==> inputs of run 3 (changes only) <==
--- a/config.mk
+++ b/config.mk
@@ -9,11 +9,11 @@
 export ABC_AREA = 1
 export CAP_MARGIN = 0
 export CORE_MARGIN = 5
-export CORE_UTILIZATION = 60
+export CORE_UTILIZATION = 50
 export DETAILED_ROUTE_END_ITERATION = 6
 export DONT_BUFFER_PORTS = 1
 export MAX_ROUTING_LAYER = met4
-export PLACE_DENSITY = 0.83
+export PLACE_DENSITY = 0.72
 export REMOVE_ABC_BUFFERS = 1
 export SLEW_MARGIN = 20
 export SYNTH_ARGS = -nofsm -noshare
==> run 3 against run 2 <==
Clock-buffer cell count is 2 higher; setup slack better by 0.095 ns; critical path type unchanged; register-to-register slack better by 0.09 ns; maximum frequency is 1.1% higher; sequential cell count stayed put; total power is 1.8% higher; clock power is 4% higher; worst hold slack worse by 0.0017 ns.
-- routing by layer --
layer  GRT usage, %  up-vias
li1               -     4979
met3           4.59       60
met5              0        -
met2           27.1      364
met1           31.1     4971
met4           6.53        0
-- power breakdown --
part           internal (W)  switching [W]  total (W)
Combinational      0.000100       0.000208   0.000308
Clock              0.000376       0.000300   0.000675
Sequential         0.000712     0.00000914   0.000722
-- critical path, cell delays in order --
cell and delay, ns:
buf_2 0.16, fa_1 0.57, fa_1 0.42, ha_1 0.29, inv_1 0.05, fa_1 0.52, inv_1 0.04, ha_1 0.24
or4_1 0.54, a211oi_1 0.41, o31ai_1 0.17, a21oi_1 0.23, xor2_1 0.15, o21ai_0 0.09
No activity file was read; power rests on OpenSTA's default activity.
==> src/rtl/chgsw_top.sv <==
// Cycle control, input-limit decode and thermistor status for the charger power stage
`timescale 1ns/100ps
`include "chgsw_cfg.svh"
module chgsw_top
#(
  parameter int unsigned TICK_CYC        = 10000,
  parameter int unsigned WAKE_TIMEOUT_MS = 1000
)
(
  input  wire logic                   mclk_in,
  input  wire logic                   rst_in,
  input  wire logic                   cycle_permit_comparator_in,
  input  wire logic                   peak_limit_comparator_in,
  input  wire logic                   zero_current_comparator_in,
  input  wire logic                   on_time_end_comparator_in,
  input  wire chgsw_pkg::chgsw_code_t supply_input_pin_code_in,
  input  wire chgsw_pkg::chgsw_code_t battery_sense_pin_code_in,
  input  wire chgsw_pkg::chgsw_code_t therm_code_in,
  input  wire logic                   switch_enable_in,
  input  wire logic                   wake_charge_req_in,
  input  wire logic                   cmd_write_in,
  input  wire logic [7:0]             cmd_code_in,
  input  wire logic [15:0]            cmd_data_in,
  output logic                        high_side_drive_out,
  output logic                        low_side_drive_out,
  output logic                        discontinuous_out,
  output logic                        dropout_out,
  output logic [5:0]                  input_limit_dac_bits_out,
  output logic [13:0]                 input_limit_ma_out,
  output logic                        therm_overrange_out,
  output logic                        therm_cold_out,
  output logic                        therm_hot_out,
  output logic                        therm_underrange_flag_out,
  output logic                        wake_charge_ok_out,
  output logic                        ctrl_charge_ok_out
);
  import chgsw_pkg::*;

  // Thermistor code above a percentage of the full-scale supply code
  function automatic logic chgsw_above(input chgsw_code_t code, input logic [6:0] pct);
    return (20'(code) * 20'h00064) > (20'(pct) * 20'(`CHGSW_CODE_FULL));
  endfunction

  // Limit in mA from the six weighted bits
  function automatic logic [13:0] chgsw_limit_ma(input logic [5:0] dac);
    return {dac, 8'h00};
  endfunction

  // ****************************************************************
  // Input synchronisers
  // ****************************************************************

  logic [3:0]  cmp_meta_reg;
  logic [3:0]  cmp_sync_reg;
  logic [3:0]  cmp_meta_next;
  logic [3:0]  cmp_sync_next;
  logic [29:0] code_meta_reg;
  logic [29:0] code_sync_reg;
  logic [29:0] code_meta_next;
  logic [29:0] code_sync_next;
  logic        permit;
  logic        peak;
  logic        zero_cur;
  logic        on_end;
  chgsw_code_t vin_code;
  chgsw_code_t vbat_code;
  chgsw_code_t thm_code;

  // two flops on every comparator and code
  always_comb
  begin
    cmp_meta_next  = {cycle_permit_comparator_in, peak_limit_comparator_in,
                      zero_current_comparator_in, on_time_end_comparator_in};
    cmp_sync_next  = cmp_meta_reg;
    code_meta_next = {supply_input_pin_code_in, battery_sense_pin_code_in, therm_code_in};
    code_sync_next = code_meta_reg;
  end

  // Codes are slow analog samples; a torn word only lasts one cycle
  always_ff @(posedge mclk_in)
  begin
    if (rst_in)
    begin
      cmp_meta_reg  <= 4'h0;
      cmp_sync_reg  <= 4'h0;
      code_meta_reg <= 30'h00000000;
      code_sync_reg <= 30'h00000000;
    end
    else
    begin
      cmp_meta_reg  <= cmp_meta_next;
      cmp_sync_reg  <= cmp_sync_next;
      code_meta_reg <= code_meta_next;
      code_sync_reg <= code_sync_next;
    end
  end

  assign permit    = cmp_sync_reg[3];
  assign peak      = cmp_sync_reg[2];
  assign zero_cur  = cmp_sync_reg[1];
  assign on_end    = cmp_sync_reg[0];
  assign vin_code  = code_sync_reg[29:20];
  assign vbat_code = code_sync_reg[19:10];
  assign thm_code  = code_sync_reg[9:0];

  // ****************************************************************
  // Input current limit setting
  // ****************************************************************

  logic [5:0]  dac_reg;
  logic [5:0]  dac_next;
  logic [13:0] ma_reg;
  logic [13:0] ma_next;

  // Write on command code match
  always_comb
  begin
    dac_next = dac_reg;
    ma_next  = ma_reg;
    if (cmd_write_in && cmd_code_in == `CHGSW_CMD_INPUT_LIMIT)
    begin
      // drop unused positions
      dac_next = cmd_data_in[`CHGSW_LIMIT_MSB:`CHGSW_LIMIT_LSB];
      // sum of 256mA..8192mA weights
      ma_next  = chgsw_limit_ma(dac_next);
    end
  end

  // Setting registers
  always_ff @(posedge mclk_in)
  begin
    if (rst_in)
    begin
      dac_reg <= `CHGSW_LIMIT_RESET;
      ma_reg  <= 14'h0000;
    end
    else
    begin
      dac_reg <= dac_next;
      ma_reg  <= ma_next;
    end
  end

  assign input_limit_dac_bits_out = dac_reg;
  assign input_limit_ma_out       = ma_reg;

  // ****************************************************************
  // Thermistor status and charge permits
  // ****************************************************************

  logic        or_reg;
  logic        cold_reg;
  logic        hot_reg;
  logic        ur_reg;
  logic        wake_ok_reg;
  logic        ctrl_ok_reg;
  logic        or_next;
  logic        cold_next;
  logic        hot_next;
  logic        ur_next;
  logic        wake_ok_next;
  logic        ctrl_ok_next;
  logic [13:0] tick_reg;
  logic [13:0] tick_next;
  logic [15:0] wake_ms_reg;
  logic [15:0] wake_ms_next;
  logic        tick_en;
  logic        wake_expired;

  // Millisecond enable and wake-up timeout count
  always_comb
  begin
    tick_en      = (tick_reg == 14'(TICK_CYC - 1));
    tick_next    = tick_en ? 14'h0000 : tick_reg + 14'h0001;
    wake_expired = (wake_ms_reg >= 16'(WAKE_TIMEOUT_MS));
    wake_ms_next = wake_ms_reg;
    if (!wake_charge_req_in)
      wake_ms_next = 16'h0000;
    else if (tick_en && !wake_expired)
      wake_ms_next = wake_ms_reg + 16'h0001;
  end

  // Flag and permit decode; several flags may stand together
  always_comb
  begin
    // overrange above 0.91
    or_next   = chgsw_above(thm_code, `CHGSW_THM_OR_PCT);
    // cold above 0.75
    cold_next = chgsw_above(thm_code, `CHGSW_THM_COLD_PCT);
    // hot below 0.23
    hot_next  = !chgsw_above(thm_code, `CHGSW_THM_HOT_PCT) &&
                ((20'(thm_code) * 20'h00064) != (20'(`CHGSW_THM_HOT_PCT) * 20'h003FF));
    // underrange below 0.05
    ur_next   = !chgsw_above(thm_code, `CHGSW_THM_UR_PCT) &&
                ((20'(thm_code) * 20'h00064) != (20'(`CHGSW_THM_UR_PCT) * 20'h003FF));
    if (or_next)
    begin
      // block both
      wake_ok_next = 1'b0;
      ctrl_ok_next = 1'b0;
    end
    else if (ur_next)
    begin
      // allow both over hot
      wake_ok_next = 1'b1;
      ctrl_ok_next = 1'b1;
    end
    else if (hot_next)
    begin
      // block both
      wake_ok_next = 1'b0;
      ctrl_ok_next = 1'b0;
    end
    else
    begin
      // cold keeps charge, wake timed
      // normal range, wake timed
      wake_ok_next = !wake_expired;
      ctrl_ok_next = 1'b1;
    end
  end

  // Status registers
  always_ff @(posedge mclk_in)
  begin
    if (rst_in)
    begin
      or_reg      <= 1'b0;
      cold_reg    <= 1'b0;
      hot_reg     <= 1'b0;
      ur_reg      <= 1'b0;
      wake_ok_reg <= 1'b0;
      ctrl_ok_reg <= 1'b0;
      tick_reg    <= 14'h0000;
      wake_ms_reg <= 16'h0000;
    end
    else
    begin
      or_reg      <= or_next;
      cold_reg    <= cold_next;
      hot_reg     <= hot_next;
      ur_reg      <= ur_next;
      wake_ok_reg <= wake_ok_next;
      ctrl_ok_reg <= ctrl_ok_next;
      tick_reg    <= tick_next;
      wake_ms_reg <= wake_ms_next;
    end
  end

  assign therm_overrange_out       = or_reg;
  assign therm_cold_out            = cold_reg;
  assign therm_hot_out             = hot_reg;
  assign therm_underrange_flag_out = ur_reg;
  assign wake_charge_ok_out        = wake_ok_reg;
  assign ctrl_charge_ok_out        = ctrl_ok_reg;

  // ****************************************************************
  // Switching cycle control
  // ****************************************************************

  chgsw_state_e st_reg;
  chgsw_state_e st_next;
  logic [2:0]   dead_reg;
  logic [2:0]   dead_next;
  logic         hs_reg;
  logic         hs_next;
  logic         ls_reg;
  logic         ls_next;
  logic         dcm_reg;
  logic         dcm_next;
  logic         off_load;
  logic         off_done;
  logic         drop_flag;
  logic         run;
  logic         start_ok;

  // Off-period timer
  chgsw_offtime u_offtime
  (
    .mclk_in         (mclk_in),
    .rst_in          (rst_in),
    .load_in         (off_load),
    .supply_code_in  (vin_code),
    .battery_code_in (vbat_code),
    .done_out        (off_done),
    .dropout_out     (drop_flag)
  );

  // Next state; drives follow the next state so they come from flops
  always_comb
  begin
    run       = switch_enable_in && ctrl_ok_reg;
    // permit high and no overcurrent
    start_ok  = run && permit && !peak;
    st_next   = st_reg;
    dead_next = 3'h0;
    dcm_next  = dcm_reg;
    off_load  = 1'b0;
    unique case (st_reg)
      CHGSW_IDLE:
        if (start_ok)
          st_next = CHGSW_ON;
      CHGSW_ON:
        // peak trip ends on-time
        // on-time compare ends on-time
        if (peak || on_end)
        begin
          st_next  = CHGSW_DEAD;
          off_load = 1'b1;
        end
      CHGSW_DEAD:
        // dead time before low side
        if (dead_reg >= 3'(`CHGSW_DEAD_CYC - 16'h0001))
          st_next = CHGSW_OFF;
        else
          dead_next = dead_reg + 3'h1;
      CHGSW_OFF:
        // zero current, both off
        if (zero_cur)
        begin
          st_next  = CHGSW_DCM;
          dcm_next = 1'b1;
        end
        else if (off_done)
        begin
          if (start_ok)
          begin
            st_next  = CHGSW_ON;
            dcm_next = 1'b0;
          end
          // low control point enters discontinuous
          else if (!permit)
          begin
            st_next  = CHGSW_DCM;
            dcm_next = 1'b1;
          end
        end
      CHGSW_DCM:
        // wait for control point above 100mV
        if (start_ok && off_done)
        begin
          st_next  = CHGSW_ON;
          dcm_next = 1'b0;
        end
      default:
        st_next = CHGSW_IDLE;
    endcase
    // Disable drops to idle even mid-cycle; losing the off-time is safe
    if (!run)
    begin
      st_next  = CHGSW_IDLE;
      dcm_next = 1'b0;
    end
    // high on, low off in on-state
    hs_next = (st_next == CHGSW_ON);
    ls_next = (st_next == CHGSW_OFF);
  end

  // Cycle registers
  always_ff @(posedge mclk_in)
  begin
    if (rst_in)
    begin
      st_reg   <= CHGSW_IDLE;
      dead_reg <= 3'h0;
      hs_reg   <= 1'b0;
      ls_reg   <= 1'b0;
      dcm_reg  <= 1'b0;
    end
    else
    begin
      st_reg   <= st_next;
      dead_reg <= dead_next;
      hs_reg   <= hs_next;
      ls_reg   <= ls_next;
      dcm_reg  <= dcm_next;
    end
  end

  assign high_side_drive_out = hs_reg;
  assign low_side_drive_out  = ls_reg;
  assign discontinuous_out   = dcm_reg;
  assign dropout_out         = drop_flag;

endmodule // chgsw_top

→ WORK ORDER: Reproduce the entries above exactly, but only the lines between the line holding "export ABC_AREA = 1" and the line holding "run 3 against", inclusive.

→ YOUR RESPONSE:
 export ABC_AREA = 1
 export CAP_MARGIN = 0
 export CORE_MARGIN = 5
-export CORE_UTILIZATION = 60
+export CORE_UTILIZATION = 50
 export DETAILED_ROUTE_END_ITERATION = 6
 export DONT_BUFFER_PORTS = 1
 export MAX_ROUTING_LAYER = met4
-export PLACE_DENSITY = 0.83
+export PLACE_DENSITY = 0.72
 export REMOVE_ABC_BUFFERS = 1
 export SLEW_MARGIN = 20
 export SYNTH_ARGS = -nofsm -noshare
==> run 3 against run 2 <==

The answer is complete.